[Date Prev][Date Next][Thread Prev][Thread Next][Date Index][Thread Index]
Re: [sharutils] unwieldy msgids, unnecessary reformatting
From: |
Bruce Korb |
Subject: |
Re: [sharutils] unwieldy msgids, unnecessary reformatting |
Date: |
Sun, 13 Jan 2013 14:07:15 -0800 |
User-agent: |
Mozilla/5.0 (X11; Linux x86_64; rv:17.0) Gecko/20130105 Thunderbird/17.0.2 |
Hi Benno,
On 01/13/13 13:05, Benno Schulenberg wrote:
>
> (I've reincluded the list in the CC.)
I omitted the entire list because I'm expecting a somewhat boring
discussion. I'd be more interested in translator feedback, because
you-all are more directly affected.
> On Thu, Jan 10, 2013, at 20:47, Bruce Korb wrote:
>> With short fragments, it is easier to translate, but these short
>> fragments get woven into usage text in ways that are disparaged
>> by the docs I've read for i18n text.
The "short fragments" are the long option names and the short
(~40 character) description, e.g. here is the real source that
describes the "level-of-compression" option:
> flag = {
> name = level-of-compression;
> value = g;
> arg-type = number;
> arg-name = LEVEL;
> arg-range = '1->9';
> arg-default = 9;
> descrip = 'pass @file{LEVEL} for compression';
> doc = <<- _EODoc_
> Some compression programs allow for a level of compression. The
> default is @code{9}, but this option allows you to specify something
> else. This value is used by @command{gzip}, @command{bzip2} and
> @command{xz}, but not @command{compress}.
> _EODoc_;
> };
the option line in long usage appears as:
-g, --level-of-compression=num pass LEVEL for compression
That string does not appear anywhere in the source.
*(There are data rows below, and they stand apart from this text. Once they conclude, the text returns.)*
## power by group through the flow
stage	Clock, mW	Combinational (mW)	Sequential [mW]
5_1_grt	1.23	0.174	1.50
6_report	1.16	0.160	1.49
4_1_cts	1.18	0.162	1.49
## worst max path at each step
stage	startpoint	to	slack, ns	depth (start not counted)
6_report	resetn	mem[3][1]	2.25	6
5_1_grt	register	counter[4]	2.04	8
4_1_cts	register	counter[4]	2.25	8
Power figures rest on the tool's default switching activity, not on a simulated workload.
--- flow/run.sh ---
#!/bin/bash
# OpenROAD 26Q1-2900-gdf79404cd8, Yosys 0.63+post, stock flow scripts
make -C /OpenROAD-flow-scripts/flow DESIGN_CONFIG=/design/flow/config.mk WORK_HOME=/design/flow/orfs finish
--- flow/config.mk ---
export PLATFORM = sky130hd
export DESIGN_NAME = Cascade
export DESIGN_NICKNAME = Cascade
export VERILOG_FILES = /design/flow/design.v
export SDC_FILE = /design/flow/constraint.sdc
export NUM_CORES = 4
export LEC_CHECK = 1
export CORE_AREA = 10 10 70 70
export DIE_AREA = 0 0 80 80
--- flow/constraint.sdc ---
current_design Cascade

set clk_period 1.7
set clk_io_pct 0.2

create_clock -name clk0 -period $clk_period

set non_clock_inputs [all_inputs -no_clocks]
set_input_delay [expr $clk_period * $clk_io_pct] -clock clk0 $non_clock_inputs
set_output_delay [expr $clk_period * $clk_io_pct] -clock clk0 [all_outputs]
==> /design/flow/design.v <==
module ControlLogic (wr, rd, a0, send_vector_address, number_of_ack, command_word, irr, isr, isr_highest_bit, level_triggered, auto_eoi, direction, databus_output, icw3, ocw1, ocw2);
    input wr, rd, a0, send_vector_address;
    input [1:0] number_of_ack;
    input [7:0] command_word, irr, isr, isr_highest_bit;
    output level_triggered, auto_eoi;
    output reg direction;
    output [7:0] databus_output;
    output reg [7:0] icw3, ocw1 = 8'h00, ocw2 = 8'h40;
    reg [2:0] interrupt_address;
    wire [7:0] selected_register, vector_address;
    reg [7:0] icw1, icw2, icw4, ocw3 = 8'h08;
    parameter idle = 5'b00001,
              ICW1 = 5'b00010,
              ICW2 = 5'b00100,
              ICW3 = 5'b01000,
              ICW4 = 5'b10000;
    reg [4:0] currentstate = idle, nextstate;
    assign auto_eoi = icw4[1];
    assign level_triggered = icw1[3];
    assign vector_address = {icw2[7:3], interrupt_address};  
    assign selected_register = ocw3[0] ? isr : irr;
    assign databus_output = ocw3[1] ? selected_register : vector_address;
    always @(isr_highest_bit) begin
        case (isr_highest_bit)
            8'h01: interrupt_address <= 3'b000;
            8'h02: interrupt_address <= 3'b001;
            8'h04: interrupt_address <= 3'b010;
            8'h08: interrupt_address <= 3'b011;
            8'h10: interrupt_address <= 3'b100;
            8'h20: interrupt_address <= 3'b101;
            8'h40: interrupt_address <= 3'b110;
            8'h80: interrupt_address <= 3'b111;
            default: interrupt_address <= 3'b000;
        endcase
    end
    always @(negedge wr) begin    
        currentstate <= nextstate;
    end
    always@(currentstate, command_word, a0) begin  
        case (currentstate)
            idle:
                if (command_word[4] == 1 && a0 == 0)   
                    nextstate <= ICW1;
                else
                    nextstate <= idle;
            ICW1: nextstate <= ICW2;
            ICW2:
                if (icw1[1] == 0)  
                    nextstate <= ICW3;
                else if (icw1[0] == 1)  
                    nextstate <= ICW4;
                else  
                    nextstate <= idle;
            ICW3:
                if (icw1[0] == 1)  
                    nextstate <= ICW4;
                else
                    nextstate <= idle;
            ICW4:
                if (command_word[4] == 1 && a0 == 0)   
                    nextstate <= ICW1;
                else
                    nextstate <= idle;
        endcase
    end
    always@(currentstate) begin  
        case (currentstate)
            ICW1: icw1 <= command_word;
            ICW2: icw2 <= command_word;
            ICW3: icw3 <= command_word;
            ICW4: icw4 <= command_word;
        endcase
    end
    always @(negedge wr) begin  
        if (nextstate == idle) begin
            if (a0 == 1)
                ocw1 <= command_word;
            else if (command_word[3] == 0)
                ocw2 <= command_word;
            else
                ocw3 <= command_word;
        end
    end
    always @(number_of_ack, send_vector_address, rd) begin   
        if (number_of_ack == 2 && send_vector_address || rd == 1'b0)
            direction = 1;
        else
            direction = 0;
    end
endmodule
It gets pulled together and formatted from the "g", "level-of-compression",
"number", "1->9" and "pass @file{LEVEL} for compression" strings.
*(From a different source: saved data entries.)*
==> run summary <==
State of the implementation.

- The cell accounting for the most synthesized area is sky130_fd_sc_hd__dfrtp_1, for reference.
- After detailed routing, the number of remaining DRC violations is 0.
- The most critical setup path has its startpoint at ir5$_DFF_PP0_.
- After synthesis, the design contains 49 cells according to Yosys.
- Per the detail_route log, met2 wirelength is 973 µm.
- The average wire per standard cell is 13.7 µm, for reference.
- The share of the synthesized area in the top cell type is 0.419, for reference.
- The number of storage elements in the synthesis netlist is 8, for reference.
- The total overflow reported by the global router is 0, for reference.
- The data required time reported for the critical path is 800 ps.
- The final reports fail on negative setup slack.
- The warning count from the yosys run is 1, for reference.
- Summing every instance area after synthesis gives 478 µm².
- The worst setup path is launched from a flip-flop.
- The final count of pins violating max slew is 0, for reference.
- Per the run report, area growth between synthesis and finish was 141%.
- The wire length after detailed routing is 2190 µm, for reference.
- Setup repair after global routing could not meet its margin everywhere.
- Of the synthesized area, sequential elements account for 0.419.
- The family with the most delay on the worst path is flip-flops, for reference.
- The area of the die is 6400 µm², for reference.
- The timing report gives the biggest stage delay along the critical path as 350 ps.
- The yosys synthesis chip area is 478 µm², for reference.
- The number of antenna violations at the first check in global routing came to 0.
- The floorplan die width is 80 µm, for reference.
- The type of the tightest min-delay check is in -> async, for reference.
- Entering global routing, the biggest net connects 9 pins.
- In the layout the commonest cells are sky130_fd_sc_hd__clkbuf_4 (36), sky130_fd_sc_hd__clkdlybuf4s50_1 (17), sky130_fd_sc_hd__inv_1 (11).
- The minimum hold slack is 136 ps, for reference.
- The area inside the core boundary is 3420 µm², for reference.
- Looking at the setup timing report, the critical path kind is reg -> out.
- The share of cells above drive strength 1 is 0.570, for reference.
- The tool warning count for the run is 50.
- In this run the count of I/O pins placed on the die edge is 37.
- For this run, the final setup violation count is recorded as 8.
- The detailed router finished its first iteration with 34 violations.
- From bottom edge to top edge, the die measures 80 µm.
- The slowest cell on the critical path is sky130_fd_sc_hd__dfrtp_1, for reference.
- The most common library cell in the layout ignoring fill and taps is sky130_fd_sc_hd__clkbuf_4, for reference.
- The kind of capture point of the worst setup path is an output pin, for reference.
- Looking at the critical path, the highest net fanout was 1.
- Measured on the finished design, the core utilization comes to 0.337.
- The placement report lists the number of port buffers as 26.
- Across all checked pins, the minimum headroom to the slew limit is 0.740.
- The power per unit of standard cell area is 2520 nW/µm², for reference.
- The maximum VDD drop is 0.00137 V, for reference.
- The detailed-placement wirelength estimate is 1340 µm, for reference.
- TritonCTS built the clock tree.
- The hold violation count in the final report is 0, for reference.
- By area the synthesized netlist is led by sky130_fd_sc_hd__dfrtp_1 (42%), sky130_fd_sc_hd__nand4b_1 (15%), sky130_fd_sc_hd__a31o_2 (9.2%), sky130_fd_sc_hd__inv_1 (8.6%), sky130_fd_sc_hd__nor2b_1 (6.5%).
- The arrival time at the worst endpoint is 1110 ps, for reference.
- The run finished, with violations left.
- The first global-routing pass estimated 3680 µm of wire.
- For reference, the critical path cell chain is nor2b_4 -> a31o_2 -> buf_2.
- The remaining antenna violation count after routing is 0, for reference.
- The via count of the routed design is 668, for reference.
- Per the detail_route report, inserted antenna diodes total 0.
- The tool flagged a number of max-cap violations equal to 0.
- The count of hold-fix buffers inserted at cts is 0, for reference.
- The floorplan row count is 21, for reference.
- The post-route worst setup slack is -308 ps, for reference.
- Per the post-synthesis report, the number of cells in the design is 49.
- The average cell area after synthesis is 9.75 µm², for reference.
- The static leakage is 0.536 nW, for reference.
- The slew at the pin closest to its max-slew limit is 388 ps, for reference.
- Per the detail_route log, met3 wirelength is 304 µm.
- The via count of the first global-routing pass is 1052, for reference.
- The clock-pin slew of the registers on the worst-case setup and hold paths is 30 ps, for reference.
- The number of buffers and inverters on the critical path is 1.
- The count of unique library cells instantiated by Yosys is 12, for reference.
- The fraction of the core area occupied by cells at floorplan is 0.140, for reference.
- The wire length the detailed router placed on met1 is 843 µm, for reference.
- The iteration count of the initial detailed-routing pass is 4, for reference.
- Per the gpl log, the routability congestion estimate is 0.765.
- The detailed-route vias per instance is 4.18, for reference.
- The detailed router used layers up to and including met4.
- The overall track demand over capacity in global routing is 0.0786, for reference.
**design/flow/design.v**
```verilog
module regfile #(
    parameter REG_ADDR_WIDTH    = 5,
    parameter REG_WIDTH         = 32,
    parameter REGFILE_DEPTH     = 32
) (
    input clk,
    input rstn,                  
    input[REG_ADDR_WIDTH-1:0] 
        rs1_addr,
        rs2_addr,
        rd_addr,
    output[REG_WIDTH-1:0]        
        rs1_out,
        rs2_out,
    input[REG_WIDTH-1:0]    
        rd_inp,
    input write_en               
);
    reg[REG_WIDTH-1:0]      memory[REGFILE_DEPTH-1:1];
    integer i;
    initial begin
        for(i = 1; i < REGFILE_DEPTH; i = i + 1)
            memory[i]   = 0;
    end
    assign rs1_out = (rs1_addr == 0) ? 0 : memory[rs1_addr];
    assign rs2_out = (rs2_addr == 0) ? 0 : memory[rs2_addr];
    always @(posedge clk) begin
        if(~rstn) begin
            for(i = 1; i < REGFILE_DEPTH; i = i + 1)
                memory[i]           <= 0;
        end else begin 
            if(write_en)
                if(rd_addr != 0)
                    memory[rd_addr]     <= rd_inp;
        end 
    end
endmodule
```
File: ./run.sh
#!/bin/bash
# OpenROAD 26Q1-2900-gdf79404cd8, Yosys 0.63+post, stock flow scripts
make -C /OpenROAD-flow-scripts/flow DESIGN_CONFIG=/design/flow/config.mk WORK_HOME=/design/flow/orfs finish
File: ./config.mk
export PLATFORM = sky130hd
export DESIGN_NAME = seven_segment_out
export DESIGN_NICKNAME = seven_segment_out
export VERILOG_FILES = /design/flow/design.v
export SDC_FILE = /design/flow/constraint.sdc
export NUM_CORES = 4
export LEC_CHECK = 1
export CORE_AREA = 10 10 91 91
export DIE_AREA = 0 0 101 101
File: ./constraint.sdc
current_design seven_segment_out

set clk_period 4.4
set clk_io_pct 0.2

create_clock -name clk0 -period $clk_period [get_ports {clk}]

set non_clock_inputs [all_inputs -no_clocks]
set_input_delay [expr $clk_period * $clk_io_pct] -clock clk0 $non_clock_inputs
set_output_delay [expr $clk_period * $clk_io_pct] -clock clk0 [all_outputs]
File: ./design.v
`timescale 1ns / 1ps
module seven_segment_out #(
    parameter clkdiv_ratio = 100
) (
    input clk,
    input rst,
    input[15:0] inp,
    output[3:0] sel,
    output[7:0] data         
);
    reg[$clog2(clkdiv_ratio):0] div_count = 0;   
    reg[1:0] count                        = 0;   
    wire[7:0] digits[3:0];
    assign data = ~(digits[count]);
    reg[3:0] sel;
    always @(*) begin
        case(count)
            0:      sel <= 4'b1110;
            1:      sel <= 4'b1101;
            2:      sel <= 4'b1011;
            3:      sel <= 4'b0111;
            default:sel <= 4'b0000;
        endcase
    end
    always @(posedge clk) begin
        if(rst) begin
            div_count   <= 0;
            count       <= 0;
        end else if(div_count == clkdiv_ratio) begin
            div_count   <= 0;
            count       <= count + 1;
        end else begin
            div_count   <= div_count + 1;
            count       <= count;
        end
    end
    reg[7:0] disp_lut[15:0];
    initial begin
        disp_lut[0]  = 8'h3F;
        disp_lut[1]  = 8'h06;
        disp_lut[2]  = 8'h5B;
        disp_lut[3]  = 8'h4F;
        disp_lut[4]  = 8'h66;
        disp_lut[5]  = 8'h6D;
        disp_lut[6]  = 8'h7D;
        disp_lut[7]  = 8'h07;
        disp_lut[8]  = 8'h7F;
        disp_lut[9]  = 8'h67;
        disp_lut[10] = 8'h77;
        disp_lut[11] = 8'h7C;
        disp_lut[12] = 8'h39;
        disp_lut[13] = 8'h5E;
        disp_lut[14] = 8'h79;
        disp_lut[15] = 8'h71;
    end
    assign digits[0] = disp_lut[inp[3:0]];
    assign digits[1] = disp_lut[inp[7:4]];
    assign digits[2] = disp_lut[inp[11:8]];
    assign digits[3] = disp_lut[inp[15:12]];
endmodule
==> results_slide.txt <==
Physical Implementation Snapshot

Global route
  • Largest net degree at the start of global routing: 13
  • Grt ovf: 0
  • Global-route wire length before repair: 4022 µm
  • Antenna violations before repair: 0
  • Vias in the first global route: between 800 and 900
  • Total track usage: 0.04617

Route
  • DR DRC count: 0
  • Via Count: about 800
  • Routed Antenna Nets: 0
  • Vias per cell: 3.710
  • Drt pass-1 iters: 4
  • Wire per inst: around 11 µm
  • Detailed Route WL: 2342 µm
  • Diodes inserted: 0
  • Initial DRC Count: 27

Logic synthesis
  • Synth cell types: 34
  • Area leader, netlist: dfxtp_1
  • Mapped Area: 954.7 µm²
  • YS chip area: about 950 µm²
  • Cell area leaders: dfxtp_1 21%, ha_1 20%, mux2i_1 10%
  • Synthesized registers: 10
  • Post-synth seq share: 0.2097
  • Mean Syn Cell Area: roughly 8.6 µm²
  • Max-area cell share: 0.2097
  • Commonest flop: dfxtp_1
  • Yosys warns: 1
  • EDFF count, synth: 0
  • Post-synth ARST share: 0
  • Gate Count Post-Synth: ~110
  • Top cells by count: 15 x ha_1, 15 x inv_1, 13 x nor2_1
  • # Cells Yosys: 111

Status
  • Outcome: finished, final reports clean

Place
  • GPL Wtd Cong: 0.8556
  • Post-DP HPWL: ~1900 µm
  • Input/output buffers: 28

Clock tree
  • Buffer count from post-CTS setup fixing: 0
  • Clock Path Buffers: 2
  • CTS Buf Count: 3
  • Clk slew on worst S/H paths: 0.04 ns
  • Hold Buf Count CTS: 0
  • Root Buffer: clkbuf_8
  • Clk sinks: 10
  • Latency at later pin: 0.23 ns
  • TritonCTS clock tree: yes
  • Post_cts resized: 0
  • # H-tree levels: 1

Setup path
  • Setup Crit Path Kind: in -> out
  • Worst Path Required: about 3.5 ns
  • R2R depth: 6
  • Worst setup path startpoint: inp[0]
  • Crit start category: input port
  • R2R Path End: div_count[6]$_SDFF_PP0_
  • Crit path DAT: 3.08 ns
  • CP Capture Type: output pin
  • Critical-path maximum fanout: 4
  • Reg2reg start: div_count[0]$_SDFF_PP0_
  • FF-to-FF setup slack: 2.77 ns

Power and ir drop
  • Pint: 212.3 µW
  • Leak: between 0.0005 and 0.0006 µW
  • Flop pwr share: 0.352
  • Clk network pwr share: 0.413
  • Worst VDD drop: 0.2646 mV
  • Power Density: 199.4 mW/mm²
  • Switching share of power: 0.2210
  • Net Switching: 60.20 µW
  • Logic pwr share: 0.235

Final timing
  • Unrepaired setup endpoints after global routing: false
  • Final Hold Fails: 0
  • Slew Viols, Final: 0
  • Total Neg Setup Slack: 0 ns
  • Max transition margin: 0.5429
  • Clock Skew: 0.004880 ns
  • Final setup fails: 0
  • Fin crit share: 0.9007
  • Fmax: 252.3 MHz
  • Measured slew at the worst slew-check pin: ~0.68 ns
  • Minimum clock period: 3.963 ns

Min path
  • Min-delay src: div_count[0]$_SDFF_PP0_
  • Worst Hold Path Cells: 1
  • Hold endpoint: div_count[0]$_SDFF_PP0_
  • Hold crit path type: reg -> reg

Die
  • Starting Density: 0.1503
  • Die Wd: 101 µm
  • Core area: around 0.0063 mm²
  • Vert. Die Dim: around 100 µm
  • Ports: 30
  • Row count: 29
  • Chip area: roughly 0.010 mm²

Final layout
  • Area growth, synth to finish: 43.12%
  • Fin util: 0.2152
  • Layout cells sized above 1: 0.08571

Flow run
  • Maxcap violations: 0
  • OpenROAD warnings: 37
So in order to make something that is translatable, I create
a program, emit the help, capture that help text and
put it into the final program. Those strings plus the "doc" string
show up in man pages and texi docs.
>> Specifically, little bits
>> of the usage are emitted with the expectation that a consistent
>> amount of horizontal space is used. That works IFF the source
>> language is the display language.
>
> When a certain indentation needs to be maintained, this is the
> responsibility of the translator. Half of the time I use a slightly
> different indentation than the original, and use it consistently.
>
>> My solution for this woven text problem is to build a version
>> without a combined usage text, print the help with bit-at-a-time
>> text and suck that output into a combined usage string and
>> rebuild. In the rebuild, the short strings will never be
>> used.
>
> In the source code I see for example:
>
> static char const shar_opt_strs[10449] =" [[[enormous string]]] ";
That is intermediary source. I obviously do not hand edit a 10K string.
> In my opinion this is madness... If you want to add a space
> or a word somewhere, you have to figure out and change fifty
> indexes by hand... !
At the top of that file, you will see:
> /* -*- buffer-read-only: t -*- vi: set ro:
> *
> * DO NOT EDIT THIS FILE (shar-opts.c)
> *
> * It has been AutoGen-ed January 11, 2013 at 11:39:24 AM by AutoGen
> 5.17.2pre7
so if you want to add a space, do not do it in that file.
> Is it AutoOpts that requires that the help text be provided as a
> single huge character array?
AutoOpts only requires the strings associated with each option and
the program as a whole. On the theory that gluing all these strings
together would be untranslatable and/or sometimes not yield an
aesthetically pleasing help string, I provided a way of overriding
the computation of the usage text by providing _as an alternative_
the entire usage text as a single string. What I am proposing here
is emitting this long usage a paragraph at a time.
>> Since there is only one source for both texts, getting this to
>> work depends upon coming up with a paragraph splitting algorithm
>> that would split out an exactly matching paragraph. A desirable
>> goal, but might not be easy to do. Please suggest an algorithm
>> while I try to puzzle one out, too. (e.g. separate on every
>> double newline and every line starting with white space.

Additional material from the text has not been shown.